(Stored data)
------------------------------
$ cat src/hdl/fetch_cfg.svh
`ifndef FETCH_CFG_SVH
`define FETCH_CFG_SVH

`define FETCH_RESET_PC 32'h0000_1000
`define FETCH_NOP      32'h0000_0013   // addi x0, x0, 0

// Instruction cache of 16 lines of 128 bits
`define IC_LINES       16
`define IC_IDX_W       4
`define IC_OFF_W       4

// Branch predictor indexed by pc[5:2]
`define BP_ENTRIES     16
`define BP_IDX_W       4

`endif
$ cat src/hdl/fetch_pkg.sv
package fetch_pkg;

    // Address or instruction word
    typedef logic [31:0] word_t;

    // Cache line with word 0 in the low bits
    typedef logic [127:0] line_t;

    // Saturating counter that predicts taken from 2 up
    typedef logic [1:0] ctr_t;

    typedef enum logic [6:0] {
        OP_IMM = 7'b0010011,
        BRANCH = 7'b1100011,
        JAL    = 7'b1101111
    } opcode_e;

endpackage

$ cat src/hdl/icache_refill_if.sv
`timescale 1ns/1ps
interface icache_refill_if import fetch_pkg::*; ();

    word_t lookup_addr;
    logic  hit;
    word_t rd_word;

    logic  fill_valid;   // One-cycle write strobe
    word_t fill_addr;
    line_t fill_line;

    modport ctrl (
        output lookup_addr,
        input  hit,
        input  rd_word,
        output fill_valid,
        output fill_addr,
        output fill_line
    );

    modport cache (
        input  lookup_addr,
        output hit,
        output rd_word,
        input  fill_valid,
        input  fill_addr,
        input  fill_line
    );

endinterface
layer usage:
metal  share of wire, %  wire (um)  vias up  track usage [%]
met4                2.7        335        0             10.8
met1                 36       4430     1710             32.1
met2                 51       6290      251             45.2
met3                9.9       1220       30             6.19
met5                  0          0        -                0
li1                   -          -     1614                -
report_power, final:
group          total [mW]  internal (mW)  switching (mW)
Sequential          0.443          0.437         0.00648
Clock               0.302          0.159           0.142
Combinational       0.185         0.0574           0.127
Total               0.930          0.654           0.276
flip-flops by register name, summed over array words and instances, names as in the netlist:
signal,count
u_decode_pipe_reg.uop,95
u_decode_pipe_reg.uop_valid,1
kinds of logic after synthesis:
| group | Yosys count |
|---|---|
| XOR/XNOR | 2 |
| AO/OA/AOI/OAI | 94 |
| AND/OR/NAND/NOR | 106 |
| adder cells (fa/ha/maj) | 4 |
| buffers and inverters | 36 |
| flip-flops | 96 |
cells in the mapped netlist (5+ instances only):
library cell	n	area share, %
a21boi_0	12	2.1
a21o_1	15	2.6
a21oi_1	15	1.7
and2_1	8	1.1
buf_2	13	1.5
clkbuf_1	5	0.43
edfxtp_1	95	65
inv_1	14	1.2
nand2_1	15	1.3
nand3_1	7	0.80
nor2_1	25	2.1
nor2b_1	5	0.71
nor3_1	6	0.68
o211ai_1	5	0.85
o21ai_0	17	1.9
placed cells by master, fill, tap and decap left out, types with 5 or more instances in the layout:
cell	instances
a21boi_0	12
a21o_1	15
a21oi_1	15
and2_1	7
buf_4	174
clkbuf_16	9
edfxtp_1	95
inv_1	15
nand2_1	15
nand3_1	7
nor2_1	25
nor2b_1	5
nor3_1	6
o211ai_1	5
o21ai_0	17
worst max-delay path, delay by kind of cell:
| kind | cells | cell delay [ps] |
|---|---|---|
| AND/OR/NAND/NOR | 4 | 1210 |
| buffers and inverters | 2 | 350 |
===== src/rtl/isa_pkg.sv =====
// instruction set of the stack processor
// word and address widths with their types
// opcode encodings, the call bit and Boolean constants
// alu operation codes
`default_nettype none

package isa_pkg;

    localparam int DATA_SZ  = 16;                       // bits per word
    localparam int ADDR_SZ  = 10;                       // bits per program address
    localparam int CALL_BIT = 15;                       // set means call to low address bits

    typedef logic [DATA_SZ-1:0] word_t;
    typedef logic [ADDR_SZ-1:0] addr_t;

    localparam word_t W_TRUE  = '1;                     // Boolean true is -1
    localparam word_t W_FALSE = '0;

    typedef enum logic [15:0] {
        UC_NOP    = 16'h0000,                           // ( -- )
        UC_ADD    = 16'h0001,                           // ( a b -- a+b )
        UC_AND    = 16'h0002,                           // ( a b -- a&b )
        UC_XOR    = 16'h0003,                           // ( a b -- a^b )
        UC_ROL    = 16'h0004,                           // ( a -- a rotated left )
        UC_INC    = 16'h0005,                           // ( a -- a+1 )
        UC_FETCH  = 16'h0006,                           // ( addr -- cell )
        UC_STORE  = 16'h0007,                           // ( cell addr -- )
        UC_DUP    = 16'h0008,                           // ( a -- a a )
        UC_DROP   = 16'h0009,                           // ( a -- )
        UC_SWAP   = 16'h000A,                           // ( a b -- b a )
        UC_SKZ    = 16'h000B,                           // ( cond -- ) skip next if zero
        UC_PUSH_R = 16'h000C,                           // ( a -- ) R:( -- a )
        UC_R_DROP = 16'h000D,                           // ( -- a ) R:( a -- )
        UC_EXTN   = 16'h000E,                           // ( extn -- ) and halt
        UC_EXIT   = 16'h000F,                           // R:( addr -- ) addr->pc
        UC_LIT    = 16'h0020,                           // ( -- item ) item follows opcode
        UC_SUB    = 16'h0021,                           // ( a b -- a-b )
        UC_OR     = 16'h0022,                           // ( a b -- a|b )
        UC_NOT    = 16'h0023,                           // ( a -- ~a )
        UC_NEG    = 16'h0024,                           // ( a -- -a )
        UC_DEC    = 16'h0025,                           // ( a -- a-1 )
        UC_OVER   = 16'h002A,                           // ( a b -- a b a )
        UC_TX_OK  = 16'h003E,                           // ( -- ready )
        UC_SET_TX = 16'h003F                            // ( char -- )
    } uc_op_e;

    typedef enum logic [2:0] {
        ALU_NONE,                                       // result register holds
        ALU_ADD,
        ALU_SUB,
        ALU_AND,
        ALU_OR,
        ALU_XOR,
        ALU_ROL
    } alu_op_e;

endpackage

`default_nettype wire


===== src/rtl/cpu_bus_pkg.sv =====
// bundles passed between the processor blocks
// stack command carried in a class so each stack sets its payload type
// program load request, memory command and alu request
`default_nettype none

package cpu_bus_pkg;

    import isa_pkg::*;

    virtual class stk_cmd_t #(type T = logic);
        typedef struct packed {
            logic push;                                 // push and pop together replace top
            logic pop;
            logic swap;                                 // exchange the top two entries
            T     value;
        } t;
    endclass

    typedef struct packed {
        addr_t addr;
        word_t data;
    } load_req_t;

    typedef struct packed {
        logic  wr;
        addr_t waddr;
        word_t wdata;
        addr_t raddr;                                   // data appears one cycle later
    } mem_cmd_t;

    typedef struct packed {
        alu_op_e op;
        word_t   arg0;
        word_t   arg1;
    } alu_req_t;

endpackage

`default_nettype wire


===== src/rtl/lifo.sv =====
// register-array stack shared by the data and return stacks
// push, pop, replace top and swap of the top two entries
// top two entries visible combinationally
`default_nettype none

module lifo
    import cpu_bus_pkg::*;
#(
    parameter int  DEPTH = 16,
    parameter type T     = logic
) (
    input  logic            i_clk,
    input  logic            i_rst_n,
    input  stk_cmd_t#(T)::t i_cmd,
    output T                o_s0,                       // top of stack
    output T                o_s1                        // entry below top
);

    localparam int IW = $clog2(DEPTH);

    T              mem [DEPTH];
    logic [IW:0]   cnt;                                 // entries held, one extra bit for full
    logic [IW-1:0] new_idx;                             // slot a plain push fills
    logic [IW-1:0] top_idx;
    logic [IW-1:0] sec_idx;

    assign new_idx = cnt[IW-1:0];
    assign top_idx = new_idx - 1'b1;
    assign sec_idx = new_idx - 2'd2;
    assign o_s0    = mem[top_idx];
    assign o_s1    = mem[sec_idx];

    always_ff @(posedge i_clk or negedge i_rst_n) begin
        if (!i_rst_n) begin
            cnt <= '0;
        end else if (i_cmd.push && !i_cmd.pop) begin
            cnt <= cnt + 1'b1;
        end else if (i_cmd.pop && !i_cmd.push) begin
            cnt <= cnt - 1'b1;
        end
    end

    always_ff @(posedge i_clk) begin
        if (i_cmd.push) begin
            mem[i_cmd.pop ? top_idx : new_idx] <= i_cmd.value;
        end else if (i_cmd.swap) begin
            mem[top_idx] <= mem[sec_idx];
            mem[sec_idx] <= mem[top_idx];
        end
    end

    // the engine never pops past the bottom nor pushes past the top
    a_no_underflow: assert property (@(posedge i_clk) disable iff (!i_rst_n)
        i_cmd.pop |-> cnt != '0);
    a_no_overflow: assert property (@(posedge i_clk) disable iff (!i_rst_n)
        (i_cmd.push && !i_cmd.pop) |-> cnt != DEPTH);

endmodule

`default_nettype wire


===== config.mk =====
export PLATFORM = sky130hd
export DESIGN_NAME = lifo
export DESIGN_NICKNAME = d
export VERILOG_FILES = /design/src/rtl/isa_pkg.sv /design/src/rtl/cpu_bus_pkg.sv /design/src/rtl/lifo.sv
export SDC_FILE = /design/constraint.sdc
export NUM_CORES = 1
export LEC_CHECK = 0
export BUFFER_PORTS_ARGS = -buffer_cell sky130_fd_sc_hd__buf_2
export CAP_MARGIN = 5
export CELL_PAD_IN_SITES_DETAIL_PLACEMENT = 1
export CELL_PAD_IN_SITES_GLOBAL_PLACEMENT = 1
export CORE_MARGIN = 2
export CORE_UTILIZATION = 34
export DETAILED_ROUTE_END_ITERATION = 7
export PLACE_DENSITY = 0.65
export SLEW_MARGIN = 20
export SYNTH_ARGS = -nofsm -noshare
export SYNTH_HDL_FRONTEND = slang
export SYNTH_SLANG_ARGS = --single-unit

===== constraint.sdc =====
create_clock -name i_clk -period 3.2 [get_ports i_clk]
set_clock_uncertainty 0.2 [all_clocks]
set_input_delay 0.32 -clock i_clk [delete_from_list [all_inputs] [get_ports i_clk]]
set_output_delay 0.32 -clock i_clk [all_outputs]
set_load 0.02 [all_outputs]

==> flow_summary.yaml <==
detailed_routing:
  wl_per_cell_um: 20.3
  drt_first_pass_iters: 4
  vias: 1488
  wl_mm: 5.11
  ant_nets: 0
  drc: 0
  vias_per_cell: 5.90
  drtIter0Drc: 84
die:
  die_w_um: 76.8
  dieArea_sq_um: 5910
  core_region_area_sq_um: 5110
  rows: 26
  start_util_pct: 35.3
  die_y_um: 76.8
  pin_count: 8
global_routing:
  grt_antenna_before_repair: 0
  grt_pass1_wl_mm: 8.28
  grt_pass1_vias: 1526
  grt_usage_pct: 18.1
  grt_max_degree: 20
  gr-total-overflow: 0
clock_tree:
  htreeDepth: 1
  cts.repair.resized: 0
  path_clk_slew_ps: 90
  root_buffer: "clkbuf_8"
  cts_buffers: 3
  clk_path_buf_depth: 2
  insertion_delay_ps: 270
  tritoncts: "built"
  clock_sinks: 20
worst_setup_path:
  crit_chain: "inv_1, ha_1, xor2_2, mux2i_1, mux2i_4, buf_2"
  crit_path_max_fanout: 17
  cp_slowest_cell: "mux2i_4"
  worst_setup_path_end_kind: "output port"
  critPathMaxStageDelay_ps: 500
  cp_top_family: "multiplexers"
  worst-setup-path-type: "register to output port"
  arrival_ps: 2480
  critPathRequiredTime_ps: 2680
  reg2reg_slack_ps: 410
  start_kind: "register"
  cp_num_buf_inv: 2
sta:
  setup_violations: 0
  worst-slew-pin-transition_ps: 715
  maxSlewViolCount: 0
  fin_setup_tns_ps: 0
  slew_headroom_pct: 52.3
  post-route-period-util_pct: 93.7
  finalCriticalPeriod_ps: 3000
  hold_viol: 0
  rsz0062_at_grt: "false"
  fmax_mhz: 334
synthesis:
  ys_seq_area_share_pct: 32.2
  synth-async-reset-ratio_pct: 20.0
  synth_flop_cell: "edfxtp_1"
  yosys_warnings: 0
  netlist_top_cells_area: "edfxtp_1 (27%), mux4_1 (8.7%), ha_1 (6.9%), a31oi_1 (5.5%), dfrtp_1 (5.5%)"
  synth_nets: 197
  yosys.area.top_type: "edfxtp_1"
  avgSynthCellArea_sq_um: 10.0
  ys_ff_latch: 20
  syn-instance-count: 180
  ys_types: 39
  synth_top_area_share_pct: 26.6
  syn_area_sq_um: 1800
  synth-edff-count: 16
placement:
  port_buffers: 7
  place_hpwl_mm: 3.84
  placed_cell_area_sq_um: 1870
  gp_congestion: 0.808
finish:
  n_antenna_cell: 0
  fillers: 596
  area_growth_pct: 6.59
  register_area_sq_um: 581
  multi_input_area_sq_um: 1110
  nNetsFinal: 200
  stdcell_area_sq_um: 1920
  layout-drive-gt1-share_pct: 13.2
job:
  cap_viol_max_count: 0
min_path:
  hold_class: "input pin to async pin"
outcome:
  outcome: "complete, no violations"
------------------------------
WORK REQUEST: The answer must be every line of the records above that holds the word "instances".

OUTPUT FOR THIS TASK:
flip-flops by register name, summed over array words and instances, names as in the netlist:
cells in the mapped netlist (5+ instances only):
placed cells by master, fill, tap and decap left out, types with 5 or more instances in the layout:
cell	instances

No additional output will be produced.